Print each record below character for character.

[[ DATASET, beginning ]]

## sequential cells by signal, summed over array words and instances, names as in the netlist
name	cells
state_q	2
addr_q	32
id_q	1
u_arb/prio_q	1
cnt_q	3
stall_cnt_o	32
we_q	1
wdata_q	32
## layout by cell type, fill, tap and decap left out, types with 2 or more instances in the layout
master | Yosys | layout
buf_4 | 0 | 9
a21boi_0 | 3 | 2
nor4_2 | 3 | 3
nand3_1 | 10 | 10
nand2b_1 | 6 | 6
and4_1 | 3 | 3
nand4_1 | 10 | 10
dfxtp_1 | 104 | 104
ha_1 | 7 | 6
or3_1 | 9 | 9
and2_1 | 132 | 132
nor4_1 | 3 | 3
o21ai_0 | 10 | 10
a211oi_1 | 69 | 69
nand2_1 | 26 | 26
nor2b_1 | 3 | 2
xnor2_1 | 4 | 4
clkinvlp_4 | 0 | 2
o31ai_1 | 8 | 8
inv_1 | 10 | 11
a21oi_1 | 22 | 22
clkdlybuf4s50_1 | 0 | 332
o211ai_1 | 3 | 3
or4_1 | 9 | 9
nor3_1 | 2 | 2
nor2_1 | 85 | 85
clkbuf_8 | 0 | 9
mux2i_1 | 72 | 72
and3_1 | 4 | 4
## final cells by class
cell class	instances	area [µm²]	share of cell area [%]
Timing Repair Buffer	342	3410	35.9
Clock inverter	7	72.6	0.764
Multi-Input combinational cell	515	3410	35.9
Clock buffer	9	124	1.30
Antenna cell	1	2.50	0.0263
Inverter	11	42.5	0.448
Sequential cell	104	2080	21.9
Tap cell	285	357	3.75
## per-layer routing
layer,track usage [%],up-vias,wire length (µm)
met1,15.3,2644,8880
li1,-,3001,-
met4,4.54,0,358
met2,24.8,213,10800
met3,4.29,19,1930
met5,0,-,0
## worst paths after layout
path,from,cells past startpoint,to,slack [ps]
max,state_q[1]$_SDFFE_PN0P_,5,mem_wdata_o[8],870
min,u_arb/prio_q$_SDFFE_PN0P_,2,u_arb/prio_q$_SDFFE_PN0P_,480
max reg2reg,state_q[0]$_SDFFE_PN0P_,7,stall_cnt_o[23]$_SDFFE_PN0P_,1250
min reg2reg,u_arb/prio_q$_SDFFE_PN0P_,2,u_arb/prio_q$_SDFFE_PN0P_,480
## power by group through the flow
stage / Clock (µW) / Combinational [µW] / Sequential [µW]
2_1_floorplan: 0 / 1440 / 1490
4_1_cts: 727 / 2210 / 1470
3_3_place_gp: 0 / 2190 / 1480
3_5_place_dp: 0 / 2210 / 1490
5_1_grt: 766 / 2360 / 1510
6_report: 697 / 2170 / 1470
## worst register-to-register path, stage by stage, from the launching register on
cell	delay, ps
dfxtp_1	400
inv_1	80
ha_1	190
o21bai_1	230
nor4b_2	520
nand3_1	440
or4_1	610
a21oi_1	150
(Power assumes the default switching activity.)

[[ DATASET, end ]]

## ANSWER SECTION:
## sequential cells by signal, summed over array words and instances, names as in the netlist
name	cells
state_q	2
addr_q	32
id_q	1
u_arb/prio_q	1
cnt_q	3
stall_cnt_o	32
we_q	1
wdata_q	32
## layout by cell type, fill, tap and decap left out, types with 2 or more instances in the layout
master | Yosys | layout
buf_4 | 0 | 9
a21boi_0 | 3 | 2
nor4_2 | 3 | 3
nand3_1 | 10 | 10
nand2b_1 | 6 | 6
and4_1 | 3 | 3
nand4_1 | 10 | 10
dfxtp_1 | 104 | 104
ha_1 | 7 | 6
or3_1 | 9 | 9
and2_1 | 132 | 132
nor4_1 | 3 | 3
o21ai_0 | 10 | 10
a211oi_1 | 69 | 69
nand2_1 | 26 | 26
nor2b_1 | 3 | 2
xnor2_1 | 4 | 4
clkinvlp_4 | 0 | 2
o31ai_1 | 8 | 8
inv_1 | 10 | 11
a21oi_1 | 22 | 22
clkdlybuf4s50_1 | 0 | 332
o211ai_1 | 3 | 3
or4_1 | 9 | 9
nor3_1 | 2 | 2
nor2_1 | 85 | 85
clkbuf_8 | 0 | 9
mux2i_1 | 72 | 72
and3_1 | 4 | 4
## final cells by class
cell class	instances	area [µm²]	share of cell area [%]
Timing Repair Buffer	342	3410	35.9
Clock inverter	7	72.6	0.764
Multi-Input combinational cell	515	3410	35.9
Clock buffer	9	124	1.30
Antenna cell	1	2.50	0.0263
Inverter	11	42.5	0.448
Sequential cell	104	2080	21.9
Tap cell	285	357	3.75
## per-layer routing
layer,track usage [%],up-vias,wire length (µm)
met1,15.3,2644,8880
li1,-,3001,-
met4,4.54,0,358
met2,24.8,213,10800
met3,4.29,19,1930
met5,0,-,0
## worst paths after layout
path,from,cells past startpoint,to,slack [ps]
max,state_q[1]$_SDFFE_PN0P_,5,mem_wdata_o[8],870
min,u_arb/prio_q$_SDFFE_PN0P_,2,u_arb/prio_q$_SDFFE_PN0P_,480
max reg2reg,state_q[0]$_SDFFE_PN0P_,7,stall_cnt_o[23]$_SDFFE_PN0P_,1250
min reg2reg,u_arb/prio_q$_SDFFE_PN0P_,2,u_arb/prio_q$_SDFFE_PN0P_,480
## power by group through the flow
stage / Clock (µW) / Combinational [µW] / Sequential [µW]
2_1_floorplan: 0 / 1440 / 1490
4_1_cts: 727 / 2210 / 1470
3_3_place_gp: 0 / 2190 / 1480
3_5_place_dp: 0 / 2210 / 1490
5_1_grt: 766 / 2360 / 1510
6_report: 697 / 2170 / 1470
## worst register-to-register path, stage by stage, from the launching register on
cell	delay, ps
dfxtp_1	400
inv_1	80
ha_1	190
o21bai_1	230
nor4b_2	520
nand3_1	440
or4_1	610
a21oi_1	150
(Power assumes the default switching activity.)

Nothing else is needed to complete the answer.